Intervistato da La Gazzetta dello Sport, il difensore dell'Inter e della Nazionale svizzera Manuel Akanji ha parlato delle emozioni vissute durante la competizione iridata, soffermandosi anche sul rinnovo di contratto di Chivu con l'Inter.

Inter, le parole di Akanji

"Chivu mi ha fatto evolvere e reso un giocatore migliore, più completo: l’Inter è una grande scuola, un’università che ti fa crescere sotto diversi aspetti: sono molto grato a chi mi ha voluto e contento di restare per vincere ancora con questo allenator.

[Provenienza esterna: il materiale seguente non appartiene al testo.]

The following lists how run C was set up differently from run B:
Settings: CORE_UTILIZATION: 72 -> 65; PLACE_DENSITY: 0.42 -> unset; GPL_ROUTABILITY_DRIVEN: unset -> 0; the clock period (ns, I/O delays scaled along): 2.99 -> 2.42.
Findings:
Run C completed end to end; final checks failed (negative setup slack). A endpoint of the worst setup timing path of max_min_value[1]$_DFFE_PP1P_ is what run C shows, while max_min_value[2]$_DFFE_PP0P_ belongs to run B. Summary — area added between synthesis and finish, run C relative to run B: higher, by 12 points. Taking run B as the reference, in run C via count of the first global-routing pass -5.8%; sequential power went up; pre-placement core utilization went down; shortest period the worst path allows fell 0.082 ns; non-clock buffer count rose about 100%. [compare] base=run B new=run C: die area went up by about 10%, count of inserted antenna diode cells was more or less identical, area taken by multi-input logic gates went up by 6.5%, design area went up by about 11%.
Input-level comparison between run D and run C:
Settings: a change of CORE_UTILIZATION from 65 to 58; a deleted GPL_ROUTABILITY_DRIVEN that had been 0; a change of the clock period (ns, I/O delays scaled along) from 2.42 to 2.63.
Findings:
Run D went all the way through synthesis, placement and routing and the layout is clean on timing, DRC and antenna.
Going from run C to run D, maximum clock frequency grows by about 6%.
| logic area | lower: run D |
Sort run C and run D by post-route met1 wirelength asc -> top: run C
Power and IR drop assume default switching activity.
==> inputs of wip/nickel <==
## IOTDF
module IOTDF( clk, rst, in_en, iot_in, fn_sel, busy, valid, iot_out);
clock: 2.57 ns
lec_check: 0
cap_margin: 20
core_margin: 2
core_utilization: 70
cts_cluster_diameter: 349
cts_cluster_size: 25
max_routing_layer: met4
place_density: 0.64
slew_margin: 20
run.sh (not shown) runs the stock make flow with config.mk's settings and CLKGATE_MAP_FILE=.
==> inputs of wip/tundra, as changes to wip/nickel <==
- CAP_MARGIN: 20 -> 5
- CORE_UTILIZATION: 70 -> 66
- CTS_CLUSTER_DIAMETER: 349 -> 378
- CTS_CLUSTER_SIZE: 25 -> not set
- PLACE_DENSITY: 0.64 -> not set
==> flow/constraint.sdc (replaced) <==
create_clock -name core_clock -period 2.37 [get_ports {clk}]
set_input_delay 0.4740 -clock core_clock [delete_from_list [all_inputs] [get_ports {clk}]]
set_output_delay 0.4740 -clock core_clock [all_outputs]
set_load 0.01 [all_outputs]
==> inputs of wip/ember, as changes to wip/nickel <==
- CORE_UTILIZATION: 70 -> 52
- CTS_CLUSTER_DIAMETER: 349 -> not set
- CTS_CLUSTER_SIZE: 25 -> not set
- MAX_ROUTING_LAYER: met4 -> not set
- PLACE_DENSITY: 0.64 -> not set
==> flow/constraint.sdc (replaced) <==
create_clock -name core_clock -period 4.18 [get_ports {clk}]
set_input_delay 0.8360 -clock core_clock [delete_from_list [all_inputs] [get_ports {clk}]]
set_output_delay 0.8360 -clock core_clock [all_outputs]
set_load 0.01 [all_outputs]
==> inputs of wip/indigo, as changes to wip/nickel <==
- CORE_UTILIZATION: 70 -> 72
- CTS_CLUSTER_DIAMETER: 349 -> 393
- CTS_CLUSTER_SIZE: 25 -> not set
- MAX_ROUTING_LAYER: met4 -> not set
- PLACE_DENSITY: 0.64 -> 0.42
==> flow/constraint.sdc (replaced) <==
create_clock -name core_clock -period 3.74 [get_ports {clk}]
set_input_delay 0.7480 -clock core_clock [delete_from_list [all_inputs] [get_ports {clk}]]
set_output_delay 0.7480 -clock core_clock [all_outputs]
set_load 0.01 [all_outputs]
==> comparison table <==
Outcome: wip/indigo no timing/DRC/antenna violations; wip/ember no timing/DRC/antenna violations; wip/tundra complete, but fails checks; wip/nickel complete, but fails checks
Layout check failures: wip/indigo -; wip/ember -; wip/tundra setup timing; wip/nickel setup timing
Count of non-filler cells in the finished layout: wip/indigo 6,577; wip/ember 6,962; wip/tundra 7,422; wip/nickel 7,017
Unrepaired setup endpoints after global routing: wip/indigo no; wip/ember no; wip/tundra yes; wip/nickel yes
Cell internal power dissipation: wip/indigo 19.6 mW; wip/ember 18.1 mW; wip/tundra 33.2 mW; wip/nickel 24.8 mW
Layout area overhead: wip/indigo 12.3%; wip/ember 13.6%; wip/tundra 31.2%; wip/nickel 18.4%
Total wirelength of the detailed-routed design: wip/indigo 181 mm; wip/ember 187 mm; wip/tundra 233 mm; wip/nickel 192 mm
Largest power group: wip/indigo sequential cells; wip/ember sequential cells; wip/tundra combinational logic; wip/nickel sequential cells
Tap Count: wip/indigo 882; wip/ember 1,265; wip/tundra 969; wip/nickel 940
Critical register-to-register path startpoint: wip/indigo des_inst.r_reg[21]; wip/ember des_inst.r_reg[4]; wip/tundra des_inst.current_subkey_reg[7]; wip/nickel des_inst.r_reg[16]
Highest-utilization routing layer at the global route stage: wip/indigo met2; wip/ember met1; wip/tundra met2; wip/nickel met2
Logic area: wip/indigo 25,300 um2; wip/ember 25,400 um2; wip/tundra 27,700 um2; wip/nickel 25,900 um2
Final non-clock buffer share: wip/indigo 6.56%; wip/ember 6.33%; wip/tundra 15.7%; wip/nickel 13.5%
Clock transition at the register clock pins on the worst setup and hold paths after CTS: wip/indigo 60 ps; wip/ember 60 ps; wip/tundra 70 ps; wip/nickel 120 ps
Worst setup skew after layout: wip/indigo 27.5 ps; wip/ember 37.3 ps; wip/tundra 66.7 ps; wip/nickel 23.6 ps
Share of the cycle needed by the critical path after routing: wip/indigo 87.2%; wip/ember 78.8%; wip/tundra 121%; wip/nickel 105%
Sequential group share of total power: wip/indigo 39.7%; wip/ember 37.9%; wip/tundra 35.6%; wip/nickel 43.4%
Deepest level of the CTS H-tree: wip/indigo 3; wip/ember 3; wip/tundra 3; wip/nickel 2
Chip Width: wip/indigo 266 um; wip/ember 312 um; wip/tundra 278 um; wip/nickel 270 um
Routed wl met2: wip/indigo 75.0 mm; wip/ember 79.0 mm; wip/tundra 93.8 mm; wip/nickel 80.8 mm
Worst Setup Slack post-DPL: wip/indigo 399 ps; wip/ember 468 ps; wip/tundra -544 ps; wip/nickel -253 ps
Reg-to-reg setup timing slack: wip/indigo 480 ps; wip/ember 890 ps; wip/tundra -510 ps; wip/nickel -130 ps
Number of clock buffers inserted by TritonCTS: wip/indigo 91; wip/ember 98; wip/tundra 92; wip/nickel 40
End of the worst hold path: wip/indigo result_reg[28]; wip/ember result_reg[60]; wip/tundra -; wip/nickel -
Power and IR drop assume default switching activity.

Ho dovuto adattarmi e questo dà più esperienza. Non avevo sperimentato spesso il gioco in una difesa a tre a livello di club, mi era capitato solo in nazionale, ma all’Inter ho dovuto conoscere molto meglio la posizione e lavorare con nuovi compagni. Ora ragiono in modo diverso nelle varie situazioni di gioco. Se in futuro dovessimo passare addirittura a una linea a cinque, saprei perfettamente cosa fare.

Penso, innanzitutto, che capisca molto bene i giocatori perché è stato lui stesso un calciatore di altissimo livello e ha vissuto le stesse situazioni che viviamo noi adesso. Inoltre, ha vinto tanti trofei con l'Inter e conosce perfettamente ciò di cui il club ha bisogno. Anche lui è un allenatore molto comunicativo ed empatico: parla spesso con noi giocatori e, cosa importante, è disposto ad ascoltarci. Proprio questo crea un ottimo rapporto con tutti noi".

Akanji su De Bruynee

“Penso che possa ancora avere un impatto importante nel calcio italiano, quello sì, assolutamente. Kevin è un giocatore straordinario e anche un mio grande amico. Quest'anno è stato sfortunato per via dell'infortunio che lo ha tenuto fuori a lungo. Quando è rientrato, la corsa al titolo era già indirizzata. Mi farebbe piacere affrontare il Belgio e giocare contro di lui, visto che finora non mi è capitato spesso”.

Il momento della Svizzera

“Era molto importante reagire dopo la prima vittoria, perché ci sono stati parecchi commenti e molte discussioni da parte dei media e dell'opinione pubblica dopo il pari col Qatar. Fa parte del gioco, ma penso che alcune questioni dovrebbero restare dentro lo spogliatoio. La risposta l’abbiamo data in campo con la pazienza, la strategia, i cambi. Ora vogliamo vincere il girone perché questo ci farebbe restare a giocare da questo lato: finora i viaggi sono stati abbastanza gestibili e speriamo continui così.

Sappiamo di non avere tanti giocatori di livello mondiale come le migliori nazionali del pianeta, però quando lottiamo insieme come squadra possiamo battere chiunque, nessuno escluso. Non so se qualcuno ci sottovaluti, ma continuando così questa squadra può andare molto, molto lontano. Dipende da noi…”.

Akanji su Manzambi

“Quando un giocatore entra così e cambia la partita, che dire? Lasciamolo crescere, ma è normale che l’allenatore poi gli dia ancora minuti. Abbiamo però bisogno di tutta la rosa, perché sono le sostituzioni a fare la differenza”.